A bord de notre avion, nous retrouvons les mules, sereines. Qui mangent peu, boivent à peine mais se lèvent très souvent pour s’enfermer aux toilettes. Pendant le vol, elles ne communiqueront pas entre elles. A l’arrivée, à l’aéroport d’Orly, dernier contrôle douanier avant de prendre… un même taxi ! Tout est organisé. Les trafiquants métropolitains ont la photo de chaque mule commanditée. « Parfois, nous raconte un matin Christophe Bertani, directeur adjoint des douanes d’Orly, les dealers d’une bande kidnappent les mules d’une autre, et leur piquent la marchandise, sans payer le passeur. Qui se retrouve esseulé, fauché, abandonné en métropole. » Les autres se retrouvent dans les grandes gares de Paris, et sont ensuite disséminés partout en province : « 90 % des mules quittent la capitale car de nombreux réseaux guyanais inondent les régions, et s’organisent en petites structures quasi familiales », explique Gérard Retailleau, chef sympathique et rompu à l’exercice du service douanier de la surveillance de Rennes.

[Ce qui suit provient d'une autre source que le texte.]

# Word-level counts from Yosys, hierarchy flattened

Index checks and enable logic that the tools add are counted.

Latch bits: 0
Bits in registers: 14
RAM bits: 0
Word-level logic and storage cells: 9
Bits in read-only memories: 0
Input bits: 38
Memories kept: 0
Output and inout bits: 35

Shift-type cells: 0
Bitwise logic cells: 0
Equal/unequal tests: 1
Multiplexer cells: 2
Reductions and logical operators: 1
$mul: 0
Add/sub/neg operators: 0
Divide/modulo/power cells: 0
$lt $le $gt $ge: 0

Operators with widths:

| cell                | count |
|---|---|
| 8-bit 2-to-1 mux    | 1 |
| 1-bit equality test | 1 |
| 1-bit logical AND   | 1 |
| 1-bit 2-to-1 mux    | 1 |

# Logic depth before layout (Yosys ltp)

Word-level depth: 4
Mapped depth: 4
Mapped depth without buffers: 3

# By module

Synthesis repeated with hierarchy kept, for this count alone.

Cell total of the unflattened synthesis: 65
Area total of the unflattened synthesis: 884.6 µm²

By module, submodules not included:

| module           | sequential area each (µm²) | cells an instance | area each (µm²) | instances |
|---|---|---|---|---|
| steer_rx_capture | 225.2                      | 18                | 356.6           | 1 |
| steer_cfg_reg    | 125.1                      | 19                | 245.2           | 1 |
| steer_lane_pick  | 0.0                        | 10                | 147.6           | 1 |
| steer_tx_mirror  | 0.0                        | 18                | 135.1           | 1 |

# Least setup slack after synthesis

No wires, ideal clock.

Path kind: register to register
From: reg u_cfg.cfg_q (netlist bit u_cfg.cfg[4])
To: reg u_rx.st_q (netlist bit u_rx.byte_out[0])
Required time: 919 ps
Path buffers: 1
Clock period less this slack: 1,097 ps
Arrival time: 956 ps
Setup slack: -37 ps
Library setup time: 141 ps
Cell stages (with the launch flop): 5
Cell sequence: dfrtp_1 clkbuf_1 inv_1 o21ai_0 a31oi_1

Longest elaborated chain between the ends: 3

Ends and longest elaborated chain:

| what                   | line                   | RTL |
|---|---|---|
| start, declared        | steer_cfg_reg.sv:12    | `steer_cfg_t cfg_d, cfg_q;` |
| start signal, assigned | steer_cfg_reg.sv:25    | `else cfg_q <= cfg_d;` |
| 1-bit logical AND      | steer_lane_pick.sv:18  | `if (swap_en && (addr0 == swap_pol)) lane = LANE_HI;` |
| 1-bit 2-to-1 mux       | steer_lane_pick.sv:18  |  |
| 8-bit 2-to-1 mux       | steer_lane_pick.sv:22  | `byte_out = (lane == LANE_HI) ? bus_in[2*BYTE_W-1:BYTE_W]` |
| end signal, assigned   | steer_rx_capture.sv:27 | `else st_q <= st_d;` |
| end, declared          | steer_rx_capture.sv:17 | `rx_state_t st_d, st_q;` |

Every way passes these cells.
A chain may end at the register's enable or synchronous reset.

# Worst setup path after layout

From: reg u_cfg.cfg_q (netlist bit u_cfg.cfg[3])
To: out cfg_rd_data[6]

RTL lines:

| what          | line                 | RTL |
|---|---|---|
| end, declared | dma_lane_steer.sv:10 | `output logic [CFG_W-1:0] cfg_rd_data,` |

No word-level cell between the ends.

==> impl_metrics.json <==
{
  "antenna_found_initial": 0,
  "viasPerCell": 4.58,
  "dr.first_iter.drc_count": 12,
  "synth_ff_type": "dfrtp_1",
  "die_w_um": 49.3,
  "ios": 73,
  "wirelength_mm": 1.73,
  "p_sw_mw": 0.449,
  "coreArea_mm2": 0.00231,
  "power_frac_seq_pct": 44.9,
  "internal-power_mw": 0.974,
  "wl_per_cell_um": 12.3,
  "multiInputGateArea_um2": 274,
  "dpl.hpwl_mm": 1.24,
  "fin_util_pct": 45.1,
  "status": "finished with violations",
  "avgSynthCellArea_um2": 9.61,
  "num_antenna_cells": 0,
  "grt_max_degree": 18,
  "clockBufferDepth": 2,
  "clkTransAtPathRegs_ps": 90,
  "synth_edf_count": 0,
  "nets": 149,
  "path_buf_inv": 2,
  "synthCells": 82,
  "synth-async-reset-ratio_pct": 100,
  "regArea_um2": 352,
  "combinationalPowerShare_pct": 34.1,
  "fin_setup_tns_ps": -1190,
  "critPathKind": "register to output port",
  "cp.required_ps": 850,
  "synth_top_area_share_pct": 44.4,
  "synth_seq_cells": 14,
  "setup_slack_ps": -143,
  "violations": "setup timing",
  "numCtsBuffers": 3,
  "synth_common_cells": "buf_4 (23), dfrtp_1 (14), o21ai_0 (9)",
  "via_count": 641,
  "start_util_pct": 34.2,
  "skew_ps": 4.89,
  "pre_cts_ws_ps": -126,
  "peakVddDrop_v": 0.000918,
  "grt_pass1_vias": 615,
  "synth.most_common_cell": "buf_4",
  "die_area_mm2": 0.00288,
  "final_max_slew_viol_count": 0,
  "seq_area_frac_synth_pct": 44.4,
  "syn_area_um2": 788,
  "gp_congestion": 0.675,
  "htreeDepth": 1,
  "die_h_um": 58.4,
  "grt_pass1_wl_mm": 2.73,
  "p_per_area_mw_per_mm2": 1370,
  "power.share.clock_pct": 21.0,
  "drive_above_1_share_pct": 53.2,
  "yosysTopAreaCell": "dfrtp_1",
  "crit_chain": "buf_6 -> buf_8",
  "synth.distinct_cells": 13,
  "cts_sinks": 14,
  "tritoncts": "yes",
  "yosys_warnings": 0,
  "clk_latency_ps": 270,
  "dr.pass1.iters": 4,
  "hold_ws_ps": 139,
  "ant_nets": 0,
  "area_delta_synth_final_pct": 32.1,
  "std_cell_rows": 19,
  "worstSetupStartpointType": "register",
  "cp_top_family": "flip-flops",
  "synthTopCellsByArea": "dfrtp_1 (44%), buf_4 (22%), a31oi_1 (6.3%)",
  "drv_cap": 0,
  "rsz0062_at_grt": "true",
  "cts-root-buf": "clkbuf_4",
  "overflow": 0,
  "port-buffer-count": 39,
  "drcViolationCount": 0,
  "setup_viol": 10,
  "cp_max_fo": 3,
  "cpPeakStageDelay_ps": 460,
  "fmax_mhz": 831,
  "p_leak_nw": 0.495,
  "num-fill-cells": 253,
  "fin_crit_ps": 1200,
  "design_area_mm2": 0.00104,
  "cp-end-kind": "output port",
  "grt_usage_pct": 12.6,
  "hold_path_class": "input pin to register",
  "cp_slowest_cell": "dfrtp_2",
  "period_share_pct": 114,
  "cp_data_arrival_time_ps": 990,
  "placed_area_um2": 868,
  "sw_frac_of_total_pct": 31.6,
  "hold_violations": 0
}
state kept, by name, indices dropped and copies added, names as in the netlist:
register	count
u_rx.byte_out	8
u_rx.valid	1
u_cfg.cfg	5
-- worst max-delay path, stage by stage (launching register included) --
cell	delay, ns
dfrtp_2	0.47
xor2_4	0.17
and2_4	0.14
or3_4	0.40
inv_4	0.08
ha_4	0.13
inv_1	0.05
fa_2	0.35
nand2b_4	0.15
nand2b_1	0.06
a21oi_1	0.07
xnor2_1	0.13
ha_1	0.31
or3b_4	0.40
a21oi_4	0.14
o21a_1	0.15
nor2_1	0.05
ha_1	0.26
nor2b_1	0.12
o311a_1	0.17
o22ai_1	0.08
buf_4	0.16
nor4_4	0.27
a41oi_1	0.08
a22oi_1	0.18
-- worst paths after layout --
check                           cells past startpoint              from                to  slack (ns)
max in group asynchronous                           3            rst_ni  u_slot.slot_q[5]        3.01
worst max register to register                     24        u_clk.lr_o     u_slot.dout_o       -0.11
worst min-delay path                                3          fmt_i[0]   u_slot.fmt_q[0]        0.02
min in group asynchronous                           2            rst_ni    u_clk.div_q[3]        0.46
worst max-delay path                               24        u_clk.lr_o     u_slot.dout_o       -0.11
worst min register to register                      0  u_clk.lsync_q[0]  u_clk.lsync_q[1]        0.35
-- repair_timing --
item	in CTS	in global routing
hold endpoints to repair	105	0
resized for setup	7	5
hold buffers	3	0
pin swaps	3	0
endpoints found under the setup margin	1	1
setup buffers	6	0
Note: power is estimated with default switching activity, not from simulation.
## src/rtl/evt_dispatch_pkg.sv

```systemverilog
// Package: shared ring encodings and byte-count constants for the event
// dispatch unit. Assumes rings are encoded 0 (most privileged) to 3.
package evt_dispatch_pkg;
    typedef logic [1:0] ring_t;

    localparam ring_t RING_SUP  = 2'd0;
    localparam ring_t RING_USER = 2'd3;

    localparam int SLOT_SHIFT  = 7;   // 128-byte slot per vector
    localparam int TWIN_GAP    = 64;  // distance between the two entries
    localparam int FRAME_BYTES = 40;
    localparam int INFO_BYTES  = 64;

    typedef enum logic [1:0] {
        RET_NONE = 2'd0,
        RET_USER = 2'd1,
        RET_SUP  = 2'd2
    } ret_kind_t;
endpackage

```

## src/rtl/evt_priv_fold.sv

```systemverilog
// Module: folds the four-ring origin into the two-level model.
// Assumes ring 0 is supervisor and every other ring counts as user.
module evt_priv_fold
    import evt_dispatch_pkg::*;
(
    input  ring_t origin_ring,
    output logic  from_user
);
    // Fold rings 1..3 into user level.
    always_comb begin
        from_user = (origin_ring != RING_SUP);
    end
endmodule

```

## src/rtl/evt_entry_calc.sv

```systemverilog
// Module: computes a handler entry address as base + vector slot + twin
// offset. Purely combinational; the sum wraps modulo 2^ADDR_W.
// Assumes VEC_W + SLOT_SHIFT fits in ADDR_W.
module evt_entry_calc
    import evt_dispatch_pkg::*;
#(
    parameter int ADDR_W = 32,
    parameter int VEC_W  = 8
) (
    input  logic [ADDR_W-1:0] base,
    input  logic [VEC_W-1:0]  vector,
    input  logic              from_user,
    output logic [ADDR_W-1:0] entry
);
    localparam logic [ADDR_W-1:0] GAP = ADDR_W'(TWIN_GAP);

    logic [ADDR_W-1:0] slot_off;
    logic [ADDR_W-1:0] twin_off;

    // Slot offset: vector scaled by the slot size.
    always_comb begin
        slot_off = ADDR_W'(vector) << SLOT_SHIFT;
    end

    // Twin offset: the upper entry serves events from supervisor code.
    always_comb begin
        twin_off = from_user ? '0 : GAP;
    end

    // Final entry address.
    always_comb begin
        entry = base + slot_off + twin_off;
    end
endmodule

```

## src/rtl/evt_gate_check.sv

```systemverilog
// Module: refuses far transfers through call gates while the two-level
// mode is enabled. Combinational; registered by the parent.
module evt_gate_check (
    input  logic mode_en,
    input  logic far_valid,
    input  logic far_gate,
    output logic fault
);
    // A gated far transfer under the enabled mode is a protection fault.
    always_comb begin
        fault = mode_en && far_valid && far_gate;
    end
endmodule

```

## src/rtl/evt_dispatch_unit.sv

```systemverilog
// Module: top of the two-level event dispatch unit. Registers the entry
// address, privilege results, fault flag and return answers one cycle
// after the request. An event outranks returns; a user return outranks a
// supervisor return. Synchronous active-low reset clears every output.
module evt_dispatch_unit
    import evt_dispatch_pkg::*;
#(
    parameter int ADDR_W = 32,
    parameter int VEC_W  = 8,
    parameter int CNT_W  = 8
) (
    input  logic              clk,
    input  logic              rst_n,
    input  logic              mode_en,
    input  logic [ADDR_W-1:0] base_addr,
    input  logic              evt_valid,
    input  logic [VEC_W-1:0]  evt_vector,
    input  logic [1:0]        evt_ring,
    input  logic              far_valid,
    input  logic              far_gate,
    input  logic              ret_user_req,
    input  logic              ret_sup_req,
    output logic              dispatch_valid,
    output logic [ADDR_W-1:0] entry_addr,
    output logic [1:0]        new_ring,
    output logic              stack_switch,
    output logic [CNT_W-1:0]  frame_bytes,
    output logic [CNT_W-1:0]  info_bytes,
    output logic              legacy_req,
    output logic              gp_fault,
    output logic              ret_valid,
    output logic [1:0]        ret_ring,
    output logic              ret_stack_switch
);
    localparam logic [CNT_W-1:0] FRAME_CNT = CNT_W'(FRAME_BYTES);
    localparam logic [CNT_W-1:0] INFO_CNT  = CNT_W'(INFO_BYTES);

    logic              from_user;
    logic [ADDR_W-1:0] entry_nxt;
    logic              fault_nxt;
    logic              deliver;
    logic              to_legacy;
    ret_kind_t         ret_sel;

    evt_priv_fold u_fold (
        .origin_ring (evt_ring),
        .from_user   (from_user)
    );

    evt_entry_calc #(
        .ADDR_W (ADDR_W),
        .VEC_W  (VEC_W)
    ) u_calc (
        .base      (base_addr),
        .vector    (evt_vector),
        .from_user (from_user),
        .entry     (entry_nxt)
    );

    evt_gate_check u_gate (
        .mode_en   (mode_en),
        .far_valid (far_valid),
        .far_gate  (far_gate),
        .fault     (fault_nxt)
    );

    // Split events between the two-level path and the legacy path.
    always_comb begin
        deliver   = evt_valid && mode_en;
        to_legacy = evt_valid && !mode_en;
    end

    // Choose the return to serve: events first, then user, then supervisor.
    always_comb begin
        ret_sel = RET_NONE;
        if (mode_en && !evt_valid) begin
            if (ret_user_req)     ret_sel = RET_USER;
            else if (ret_sup_req) ret_sel = RET_SUP;
        end
    end

    // Delivery result registers.
    always_ff @(posedge clk) begin
        if (!rst_n) begin
            dispatch_valid <= 1'b0;
            entry_addr     <= '0;
            new_ring       <= '0;
            stack_switch   <= 1'b0;
            frame_bytes    <= '0;
            info_bytes     <= '0;
            legacy_req     <= 1'b0;
        end else begin
            dispatch_valid <= deliver;
            entry_addr     <= deliver ? entry_nxt : '0;
            new_ring       <= RING_SUP;
            stack_switch   <= deliver && from_user;
            frame_bytes    <= deliver ? FRAME_CNT : '0;
            info_bytes     <= deliver ? INFO_CNT : '0;
            legacy_req     <= to_legacy;
        end
    end

    // Protection fault register.
    always_ff @(posedge clk) begin
        if (!rst_n) gp_fault <= 1'b0;
        else        gp_fault <= fault_nxt;
    end

    // Return result registers.
    always_ff @(posedge clk) begin
        if (!rst_n) begin
            ret_valid        <= 1'b0;
            ret_ring         <= '0;
            ret_stack_switch <= 1'b0;
        end else begin
            ret_valid        <= (ret_sel != RET_NONE);
            ret_ring         <= (ret_sel == RET_USER) ? RING_USER : RING_SUP;
            ret_stack_switch <= (ret_sel == RET_USER);
        end
    end

    // a handler always runs in ring 0.
    a_r2_handler_ring0: assert property (@(posedge clk) disable iff (!rst_n)
        dispatch_valid |-> new_ring == RING_SUP);

    // a delivery only follows an enabled-mode event.
    a_r1_delivery_cause: assert property (@(posedge clk) disable iff (!rst_n)
        dispatch_valid |-> $past(evt_valid && mode_en));

    // the stack switch follows the folded origin ring.
    a_r3_switch_origin: assert property (@(posedge clk) disable iff (!rst_n)
        dispatch_valid |-> stack_switch == ($past(evt_ring) != RING_SUP));

    // legacy hand-off and delivery never coincide.
    a_r4_legacy_exclusive: assert property (@(posedge clk) disable iff (!rst_n)
        legacy_req |-> !dispatch_valid && entry_addr == '0);

    // a fault is always caused by a gated far transfer in the enabled mode.
    a_r5_fault_cause: assert property (@(posedge clk) disable iff (!rst_n)
        gp_fault |-> $past(mode_en && far_valid && far_gate));

    // byte counts appear only alongside a delivery.
    a_r6_counts_idle: assert property (@(posedge clk) disable iff (!rst_n)
        !dispatch_valid |-> frame_bytes == '0 && info_bytes == '0);

    // an accepted return never shares a cycle with a delivery or legacy hand-off.
    a_r9_one_answer: assert property (@(posedge clk) disable iff (!rst_n)
        $onehot0({dispatch_valid, legacy_req, ret_valid}));

    // a user return lands in ring 3 on the user stack.
    a_r7_user_return: assert property (@(posedge clk) disable iff (!rst_n)
        ret_valid && ret_stack_switch |-> ret_ring == RING_USER);
endmodule

```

Lire aussi. Les “narcos” ont de l'imagination

Ses agents contrôlent de nombreux trajets, et interpellent presque chaque semaine des passeurs, plus ou moins aguerris, dans les trains. Comme cette mule qui a évacué et réingurgité sa marchandise sept fois pendant un voyage long de quatorze jours ! Ou cette mère et sa fille de 12 ans, toutes deux « gavées »… « Pour éviter la concurrence, poursuit Gérard, ils choisissent de s’implanter dans des petites villes, des bourgs même, plutôt que Paris ou Marseille. Ce phénomène empire de jour en jour. Si nous continuons ainsi, sans moyen, la situation va terriblement se dégrader. » 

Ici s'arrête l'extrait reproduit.